Après avoir construit sa filmographie autour d’un cinéma essentiellement politique, Damiani prend un virage en 1977, après Un Juge en danger, en s’orientant vers des thrillers noirs plus modernes, et à première vue moins concernés par le regard précis et critique que le cinéaste porte sur la société italienne. Son premier film dans ce registre est Goodbye & Amen, adaptation libre d’un roman de Francis Clifford, Sulla Pelle di lui. Le film s’ouvre comme un récit d’espionnage avec une scène où Dhannay, le personnage principal du film, un agent de la CIA, donne ses consignes à son équipe de Barbouzes pour préparer un coup d’état dans un pays africain non identifié. On s’attend alors à un film qui suivrait la vague de la série des James Bond, peut-être mêlé avec des éléments de films de commando exotiques, un genre qui faisait alors florès dans le cinéma de genre italien.

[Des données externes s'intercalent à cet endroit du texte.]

--- src/hw/sfc_pkg.sv ---
/*
  Package for the serial flash setting-command decoder: opcodes, register
  reset values, mode codes and the Wishbone register map.
  Assumes a 100 MHz system clock and a slower serial clock sampled by it.
*/
package sfc_pkg;

  ////////////////////////////////////////////////////////////////////////////
  // Opcodes
  localparam logic [7:0] OP_SET_WRITE_LATCH   = 8'h06;
  localparam logic [7:0] OP_CLEAR_WRITE_LATCH = 8'h04;
  localparam logic [7:0] OP_STATUS_READ       = 8'h05;
  localparam logic [7:0] OP_CONFIG_READ       = 8'h15;
  localparam logic [7:0] OP_STATUS_CFG_WRITE  = 8'h01;
  localparam logic [7:0] OP_EXT_ADDR_READ     = 8'hc8;
  localparam logic [7:0] OP_EXT_ADDR_WRITE    = 8'hc5;
  localparam logic [7:0] OP_PROTECT_SELECT    = 8'h68;
  localparam logic [7:0] OP_QUAD_ENTER        = 8'h35;
  localparam logic [7:0] OP_QUAD_EXIT         = 8'hf5;
  localparam logic [7:0] OP_WIDE_ENTER        = 8'hb7;
  localparam logic [7:0] OP_WIDE_EXIT         = 8'he9;
  localparam logic [7:0] OP_SUSPEND_A         = 8'hb0;
  localparam logic [7:0] OP_SUSPEND_B         = 8'h75;
  localparam logic [7:0] OP_RESUME_A          = 8'h30;
  localparam logic [7:0] OP_RESUME_B          = 8'h7a;
  localparam logic [7:0] OP_SLEEP_ENTER       = 8'hb9;
  localparam logic [7:0] OP_SLEEP_RELEASE     = 8'hab;
  localparam logic [7:0] OP_BURST_LENGTH      = 8'hc0;
  localparam logic [7:0] OP_BOOT_READ         = 8'h16;
  localparam logic [7:0] OP_BOOT_WRITE        = 8'h17;
  localparam logic [7:0] OP_BOOT_ERASE        = 8'h18;

  ////////////////////////////////////////////////////////////////////////////
  // Reset values and counts
  localparam logic [7:0]  STATUS_RST    = 8'h00;
  localparam logic [7:0]  CONFIG_RST    = 8'h00;
  localparam logic [7:0]  EXT_ADDR_RST  = 8'h00;
  localparam logic [7:0]  BURST_RST     = 8'h00;
  localparam logic [31:0] BOOT_RST      = 32'hffff_ffff;
  localparam logic [2:0]  BOOT_BYTES    = 3'h4;
  localparam int          STATUS_LATCH_BIT = 1;

  ////////////////////////////////////////////////////////////////////////////
  // Wishbone register map (byte addresses)
  localparam logic [7:0] REG_STATE    = 8'h00;
  localparam logic [7:0] REG_STATUS   = 8'h04;
  localparam logic [7:0] REG_CONFIG   = 8'h08;
  localparam logic [7:0] REG_EXT_ADDR = 8'h0c;
  localparam logic [7:0] REG_BURST    = 8'h10;
  localparam logic [7:0] REG_BOOT     = 8'h14;
  localparam logic [7:0] REG_EVENTS   = 8'h18;

  // Bit positions inside REG_STATE
  localparam int ST_LATCH   = 0;
  localparam int ST_QUAD    = 1;
  localparam int ST_WIDE    = 2;
  localparam int ST_PROTECT = 3;
  localparam int ST_SUSPEND = 4;
  localparam int ST_SLEEP   = 5;

  ////////////////////////////////////////////////////////////////////////////
  // Frame engine states
  typedef enum logic [3:0] {
    SFC_IDLE = 4'b0001,
    SFC_OPC  = 4'b0010,
    SFC_DATA = 4'b0100,
    SFC_SKIP = 4'b1000
  } sfc_state_t;

  // Serial pins as seen by the device
  typedef struct packed {
    logic       cs_n;
    logic       sclk;
    logic [3:0] dq;
  } sfc_pins_t;

endpackage : sfc_pkg

--- src/hw/sfc_decoder.sv ---
/*
  Setting-command decoder of a serial multi-line flash device. Samples the
  host's chip select, serial clock and data lines with the 100 MHz clock,
  decodes register/setting opcodes, shifts read data out and exposes the
  resulting state over a classic Wishbone slave.
  Assumes the serial clock is at most a quarter of clk_i; mode 0 timing
  (data sampled on rising sclk, driven after falling sclk).
*/
// Added by the designer: register access over Wishbone and the register offsets.
`timescale 1ns/1ns
module sfc_decoder (
  // System
  input  wire logic                clk_i,
  input  wire logic                rst_i,
  // Serial pins from the host
  input  wire sfc_pkg::sfc_pins_t  pins_i,
  output logic [3:0]               dq_o,
  output logic [3:0]               dq_oe_n_o,
  // Status for the array engine
  output logic                     addr_four_bytes_o,
  output logic                     suspend_req_o,
  output logic                     resume_req_o,
  // Wishbone slave
  input  wire logic                wb_cyc_i,
  input  wire logic                wb_stb_i,
  input  wire logic                wb_we_i,
  input  wire logic [7:0]          wb_adr_i,
  input  wire logic [3:0]          wb_sel_i,
  input  wire logic [31:0]         wb_dat_i,
  output logic [31:0]              wb_dat_o,
  output logic                     wb_ack_o
);
  import sfc_pkg::*;

  ////////////////////////////////////////////////////////////////////////////
  // Pin synchronisers: two flops before anything reads a pin
  logic [5:0] sync1_ff;
  logic [5:0] sync2_ff;
  logic       sclk_d_ff;
  always_ff @(posedge clk_i) begin
    if (rst_i) begin
      sync1_ff  <= 6'h01;
      sync2_ff  <= 6'h01;
      sclk_d_ff <= 1'b0;
    end else begin
      sync1_ff  <= {pins_i.dq, pins_i.sclk, pins_i.cs_n};
      sync2_ff  <= sync1_ff;
      sclk_d_ff <= sync2_ff[1];
    end
  end

  logic       cs_n;
  logic [3:0] dq_in;
  logic       sclk_rise;
  logic       sclk_fall;
  logic       cs_n_d_ff;
  assign cs_n      = sync2_ff[0];
  assign dq_in     = sync2_ff[5:2];
  assign sclk_rise = ~cs_n & sync2_ff[1] & ~sclk_d_ff;
  assign sclk_fall = ~cs_n & ~sync2_ff[1] & sclk_d_ff;

  always_ff @(posedge clk_i) begin
    if (rst_i) cs_n_d_ff <= 1'b1;
    else       cs_n_d_ff <= cs_n;
  end

  logic frame_start;
  logic frame_end;
  assign frame_start = cs_n_d_ff & ~cs_n;
  assign frame_end   = ~cs_n_d_ff & cs_n;

  ////////////////////////////////////////////////////////////////////////////
  // Device state
  logic        write_latch_ff;
  logic        quad_ff;
  logic        wide_ff;
  logic        protect_ff;
  logic        suspend_ff;
  logic        sleep_ff;
  logic [7:0]  status_ff;
  logic [7:0]  config_ff;
  logic [7:0]  ext_addr_ff;
  logic [7:0]  burst_ff;
  logic [31:0] boot_ff;

  ////////////////////////////////////////////////////////////////////////////
  // Byte assembly: 8 edges single-line, 2 edges four-line
  sfc_state_t  state_ff;
  logic [7:0]  shift_ff;
  logic [2:0]  bitcnt_ff;
  logic [7:0]  opcode_ff;
  logic [2:0]  nbytes_ff;
  logic [31:0] data_ff;
  logic        quad_frame_ff;    // Mode latched at frame start
  logic [7:0]  nxt_shift;
  logic        byte_done;
  assign nxt_shift = quad_frame_ff ? {shift_ff[3:0], dq_in} : {shift_ff[6:0], dq_in[0]};
  assign byte_done = sclk_rise & (quad_frame_ff ? (bitcnt_ff == 3'h1) : (bitcnt_ff == 3'h7));

  // Opcode legality in the current mode; illegal frames are swallowed
  function automatic logic op_legal(input logic [7:0] op, input logic quad, input logic sleep);
    logic ok;
    ok = 1'b1;
    if (sleep)
      ok = (op == OP_SLEEP_RELEASE);
    else if (op == OP_PROTECT_SELECT || op == OP_QUAD_ENTER ||
             op == OP_BOOT_READ || op == OP_BOOT_WRITE || op == OP_BOOT_ERASE)
      ok = ~quad;
    else if (op == OP_QUAD_EXIT)
      ok = quad;
    return ok;
  endfunction : op_legal

  // Frame sequencer
  always_ff @(posedge clk_i) begin
    if (rst_i) begin
      state_ff      <= SFC_IDLE;
      shift_ff      <= 8'h00;
      bitcnt_ff     <= 3'h0;
      opcode_ff     <= 8'h00;
      nbytes_ff     <= 3'h0;
      data_ff       <= 32'h0;
      quad_frame_ff <= 1'b0;
    end else if (cs_n) begin
      state_ff  <= SFC_IDLE;
      bitcnt_ff <= 3'h0;
    end else begin
      if (frame_start) begin
        state_ff      <= SFC_OPC;
        quad_frame_ff <= quad_ff;
        nbytes_ff     <= 3'h0;
        bitcnt_ff     <= 3'h0;
      end
      if (sclk_rise) begin
        shift_ff  <= nxt_shift;
        bitcnt_ff <= byte_done ? 3'h0 : bitcnt_ff + 3'h1;
      end
      if (byte_done) begin
        case (state_ff)
          SFC_OPC: begin
            opcode_ff <= nxt_shift;
            state_ff  <= op_legal(nxt_shift, quad_frame_ff, sleep_ff) ? SFC_DATA : SFC_SKIP;
          end
          SFC_DATA: begin
            if (nbytes_ff != BOOT_BYTES) begin
              data_ff   <= {data_ff[23:0], nxt_shift};
              nbytes_ff <= nbytes_ff + 3'h1;
            end
          end
          default: state_ff <= state_ff;
        endcase
      end
    end
  end

  ////////////////////////////////////////////////////////////////////////////
  // Commit at chip-select rise
  logic commit;
  assign commit = frame_end & (state_ff == SFC_DATA);

  // Mode and flag state
  always_ff @(posedge clk_i) begin
    if (rst_i) begin
      write_latch_ff <= 1'b0;
      quad_ff    <= 1'b0;
      wide_ff    <= 1'b0;
      protect_ff <= 1'b0;
      suspend_ff <= 1'b0;
      sleep_ff   <= 1'b0;
    end else if (commit) begin
      case (opcode_ff)
        OP_SET_WRITE_LATCH:   write_latch_ff <= 1'b1;
        OP_CLEAR_WRITE_LATCH: write_latch_ff <= 1'b0;
        OP_PROTECT_SELECT:    protect_ff <= write_latch_ff;
        OP_QUAD_ENTER:        quad_ff    <= 1'b1;
        OP_QUAD_EXIT:         quad_ff    <= 1'b0;
        OP_WIDE_ENTER:        wide_ff    <= 1'b1;
        OP_WIDE_EXIT:         wide_ff    <= 1'b0;
        OP_SUSPEND_A,
        OP_SUSPEND_B:         suspend_ff <= 1'b1;
        OP_RESUME_A,
        OP_RESUME_B:          suspend_ff <= 1'b0;
        OP_SLEEP_ENTER:       sleep_ff   <= 1'b1;
        OP_SLEEP_RELEASE:     sleep_ff   <= 1'b0;
        OP_STATUS_CFG_WRITE,
        OP_EXT_ADDR_WRITE,
        OP_BOOT_WRITE,
        OP_BOOT_ERASE:        write_latch_ff <= 1'b0;  // All writes but burst length consume the latch
        default:              write_latch_ff <= write_latch_ff;
      endcase
    end
  end

  // Data registers; status, config and boot writes need the latch, ext-address and burst writes only the byte count
  always_ff @(posedge clk_i) begin
    if (rst_i) begin
      status_ff   <= STATUS_RST;
      config_ff   <= CONFIG_RST;
      ext_addr_ff <= EXT_ADDR_RST;
      burst_ff    <= BURST_RST;
      boot_ff     <= BOOT_RST;
    end else if (commit) begin
      case (opcode_ff)
        OP_STATUS_CFG_WRITE: begin
          if (write_latch_ff && nbytes_ff == 3'h1) begin
            status_ff <= data_ff[7:0];
          end else if (write_latch_ff && nbytes_ff >= 3'h2) begin
            status_ff <= data_ff[15:8];
            config_ff <= data_ff[7:0];
          end
        end
        OP_EXT_ADDR_WRITE: begin
          if (nbytes_ff == 3'h1) ext_addr_ff <= data_ff[7:0];
        end
        OP_BURST_LENGTH: begin
          if (nbytes_ff != 3'h0) burst_ff <= data_ff[7:0];
        end
        OP_BOOT_WRITE: begin
          if (write_latch_ff && nbytes_ff == BOOT_BYTES) boot_ff <= data_ff;
        end
        OP_BOOT_ERASE: begin
          if (write_latch_ff) boot_ff <= BOOT_RST;
        end
        default: boot_ff <= boot_ff;
      endcase
    end
  end

  ////////////////////////////////////////////////////////////////////////////
  // Read-data shifter, driven after falling sclk once the opcode is in
  logic [7:0] rd_byte;
  logic       is_read;
  logic [7:0] live_status;
  assign live_status = {status_ff[7:STATUS_LATCH_BIT+1], write_latch_ff, status_ff[0]};
  always_comb begin
    is_read = 1'b1;
    rd_byte = 8'h00;
    case (opcode_ff)
      OP_STATUS_READ:   rd_byte = live_status;
      OP_CONFIG_READ:   rd_byte = config_ff;
      OP_EXT_ADDR_READ: rd_byte = ext_addr_ff;
      OP_BOOT_READ:     rd_byte = boot_ff[8*(3-nbytes_ff[1:0]) +: 8];
      default:          is_read = 1'b0;
    endcase
  end

  logic [7:0] out_ff;
  logic       drive_ff;
  always_ff @(posedge clk_i) begin
    if (rst_i || cs_n) begin
      out_ff   <= 8'h00;
      drive_ff <= 1'b0;
    end else if (sclk_fall && state_ff == SFC_DATA && is_read) begin
      drive_ff <= 1'b1;
      if (bitcnt_ff == 3'h0) out_ff <= rd_byte;   // New byte at each boundary
      else                   out_ff <= quad_frame_ff ? {out_ff[3:0], 4'h0} : {out_ff[6:0], 1'b0};
    end
  end

  // Single-line mode answers on line 1; four-line mode on all lines
  assign dq_o      = quad_frame_ff ? out_ff[7:4] : {2'b00, out_ff[7], 1'b0};
  assign dq_oe_n_o = ~drive_ff ? 4'hf : (quad_frame_ff ? 4'h0 : 4'hd);

  assign addr_four_bytes_o = wide_ff;
  assign suspend_req_o     = suspend_ff;
  assign resume_req_o      = ~suspend_ff;

  ////////////////////////////////////////////////////////////////////////////
  // Wishbone slave: one wait state, ack drops the cycle after
  logic [31:0] wb_rd;
  always_comb begin
    if (wb_adr_i == REG_STATE)
      wb_rd = {26'h0, sleep_ff, suspend_ff, protect_ff, wide_ff, quad_ff, write_latch_ff};
    else if (wb_adr_i == REG_STATUS)   wb_rd = {24'h0, live_status};
    else if (wb_adr_i == REG_CONFIG)   wb_rd = {24'h0, config_ff};
    else if (wb_adr_i == REG_EXT_ADDR) wb_rd = {24'h0, ext_addr_ff};
    else if (wb_adr_i == REG_BURST)    wb_rd = {24'h0, burst_ff};
    else if (wb_adr_i == REG_BOOT)     wb_rd = boot_ff;
    else if (wb_adr_i == REG_EVENTS)   wb_rd = {24'h0, opcode_ff};
    else                               wb_rd = 32'h0;
  end

  // Registers are read-only from the bus; writes are acknowledged and dropped
  always_ff @(posedge clk_i) begin
    if (rst_i) begin
      wb_ack_o <= 1'b0;
      wb_dat_o <= 32'h0;
    end else begin
      wb_ack_o <= wb_cyc_i & wb_stb_i & ~wb_ack_o;
      if (wb_cyc_i && wb_stb_i && !wb_ack_o && !wb_we_i) wb_dat_o <= wb_rd;
    end
  end

endmodule : sfc_decoder

--- config.mk ---
export PLATFORM = sky130hd
export DESIGN_NAME = sfc_decoder
export DESIGN_NICKNAME = d
export VERILOG_FILES = /design/src/hw/sfc_pkg.sv /design/src/hw/sfc_decoder.sv
export SDC_FILE = /design/constraint.sdc
export NUM_CORES = 1
export LEC_CHECK = 0
export BUFFER_PORTS_ARGS = -buffer_cell sky130_fd_sc_hd__buf_2
export CAP_MARGIN = 20
export CORE_ASPECT_RATIO = 2
export CORE_UTILIZATION = 53
export DETAILED_ROUTE_END_ITERATION = 16
export GPL_ROUTABILITY_DRIVEN = 0
export PLACE_DENSITY_LB_ADDON = 0.05
export SYNTH_ARGS = -nofsm -noshare
export SYNTH_HDL_FRONTEND = slang
export SYNTH_SLANG_ARGS = --single-unit
export TNS_END_PERCENT = 10
--- constraint.sdc ---
create_clock -name clk_i -period 2.23 [get_ports clk_i]
set_clock_uncertainty 0.1 [all_clocks]
set_input_delay 0.446 -clock clk_i [delete_from_list [all_inputs] [get_ports clk_i]]
set_output_delay 0.446 -clock clk_i [all_outputs]
set_load 0.01 [all_outputs]
# Yosys cells after proc, flatten, opt, wreduce, memory -nomap -nowiden

Cells that the tools add are included.
Widths: inputs -> output; s select.

Logic and storage cells: 184
Input port bits: 55
Bits in read-only memories: 0
RAM bits: 0
Bits in registers: 184
Output and inout port bits: 44
Memories kept: 0
Latch bits: 0

Shifts and indexed selects: 1
$lt $le $gt $ge: 1
$add $sub $neg: 3
Divide/modulo/power cells: 0
Reduce and logical (&&, ||, !) cells: 46
Bitwise operators: 18
$mul: 0
Equality and inequality tests: 45
Mux-type cells: 44

Operators with widths:

| cell               | number |
|---|---|
| $mux 32            | 8 |
| $eq 8x8->1 const B | 11 |
| $eq 8x5->1 const B | 10 |
| $pmux 32 s2        | 1 |
| $mux 8             | 6 |
| $shiftx 32x33->8   | 1 |
| $eq 8x3->1 const B | 4 |
| $eq 8x7->1 const B | 4 |
| $pmux 8 s4         | 1 |
| $eq 8x6->1 const B | 3 |
| $mux 4             | 6 |
| $mux 3             | 7 |
| $eq 8x4->1 const B | 2 |
| $reduce_and 2->1   | 8 |
| $reduce_bool 2->1  | 8 |
| $reduce_and 3->1   | 4 |
| $reduce_and 4->1   | 3 |
| $and 1x1->1        | 10 |
| $pmux 1 s2         | 5 |
| $mux 1             | 9 |
| $eq 8x1->1 const B | 1 |
| $logic_and 1x1->1  | 8 |
| $logic_not 8->1    | 1 |
| $not 1->1          | 8 |
| other kinds (18)   | 29 |

# Depth between registers and ports, before layout

Word-level depth: 15
Mapped depth: 9
Gate-level depth less buffers: 7

# Worst setup path after synthesis

Ideal clock, no wire load.

Kind: register -> register
Start: register nbytes_ff[0]
End: register boot_ff[10]
Path buffers: 2
Clock period less this slack: 2.240 ns
Required time: 2.060 ns
Setup slack: -0.010 ns
Library setup time: 0.070 ns
Cell stages (with the launch flop): 10
Data arrival time: 2.069 ns
Path through: dfxtp_1 > clkbuf_1 > inv_1 > ha_1 > nand2_1 > nor3_1 > o211ai_1 > clkbuf_1 > nor3_1 > o21bai_1

Longest elaborated chain between the ends: 4

RTL lines:

| what                       | RTL line           | RTL |
|---|---|---|
| from (decl)                | sfc_decoder.sv:92  | `logic [2:0] nbytes_ff;` |
| from (signal assigned)     | sfc_decoder.sv:147 | `nbytes_ff <= nbytes_ff + 3'h1;` |
| $eq 3x3->1                 | sfc_decoder.sv:219 | `if (write_latch_ff && nbytes_ff == BOOT_BYTES) boot_ff <= data_ff;` |
| $logic_and 1x1->1          | sfc_decoder.sv:219 |  |
| $ne 2x2->1 (no line)       | --                 |  |
| $reduce_and 4->1 (no line) | --                 |  |
| to (signal assigned)       | sfc_decoder.sv:219 |  |
| to (signal assigned)       | sfc_decoder.sv:224 | `default: boot_ff <= boot_ff;` |
| to (decl)                  | sfc_decoder.sv:84  | `logic [31:0] boot_ff;` |

No other way between the ends.
A chain may end at the register's enable or synchronous reset.

# Final worst setup path

Start: register state_ff[0]
End: register data_ff[2]

Longest elaborated chain between the ends: 2

RTL lines:

| what                       | RTL line           | RTL |
|---|---|---|
| from (decl)                | sfc_decoder.sv:88  | `sfc_state_t state_ff;` |
| from (signal assigned)     | sfc_decoder.sv:142 | `state_ff <= op_legal(nxt_shift, quad_frame_ff, sleep_ff) ? SFC_DATA : SFC_SKIP;` |
| from (signal assigned)     | sfc_decoder.sv:150 | `default: state_ff <= state_ff;` |
| $eq 4x3->1                 | sfc_decoder.sv:139 | `case (state_ff)` |
| $reduce_and 4->1 (no line) | --                 |  |
| to (signal assigned)       | sfc_decoder.sv:146 | `data_ff <= {data_ff[23:0], nxt_shift};` |
| to (decl)                  | sfc_decoder.sv:93  | `logic [31:0] data_ff;` |

No other way between the ends.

Pourtant le récit prend immédiatement un virage, oubliant presque définitivement cette affaire dont on ne connaitra jamais les tenant et les aboutissants, pour s’orienter vers une situation tenant plutôt du thriller paranoïaque, centrée sur une prise d’otage menée par un employé de l’ambassade américaine dont l’identité reste à définir. Goodbye & Amen prend alors un ton presque claustrophobe, l’enfermement dans la chambre de l’hôtel, et dans ses couloirs pour les forces de l’ordre, étant plutôt bien rendu par la mise en scène. Le film tourne alors autour de la question du syndrome de Stockholm, et de la relation presque sadomasochiste qui s’installe entre le preneur d’otage et le couple qu’il retient prisonnier, particulièrement la femme, interprétée par la toujours sublime Claudia Cardinale. Lorsque l’ambassadeur des Etats-Unis se sacrifie pour entrer dans la chambre, le film prend un nouveau virage, pour entrer plus nettement dans le registre du suspense, voire de l’action, notamment dans sa conclusion remarquablement menée par Damiani. Goodbye & Amen pourrait alors donner l’impression d’un film composite, qui navigue entre les genres et les tonalités. Pourtant le scénario coécrit par Damiani et Nicola Badalucco est un modèle d’efficacité et parvient à donner une unité au récit, malgré les pistes abandonnées et les personnages qui pourraient à première vue manquer de développement, comme celui interprété par Claudia Cardinale, qui disparait tout bonnement au deux tiers du film.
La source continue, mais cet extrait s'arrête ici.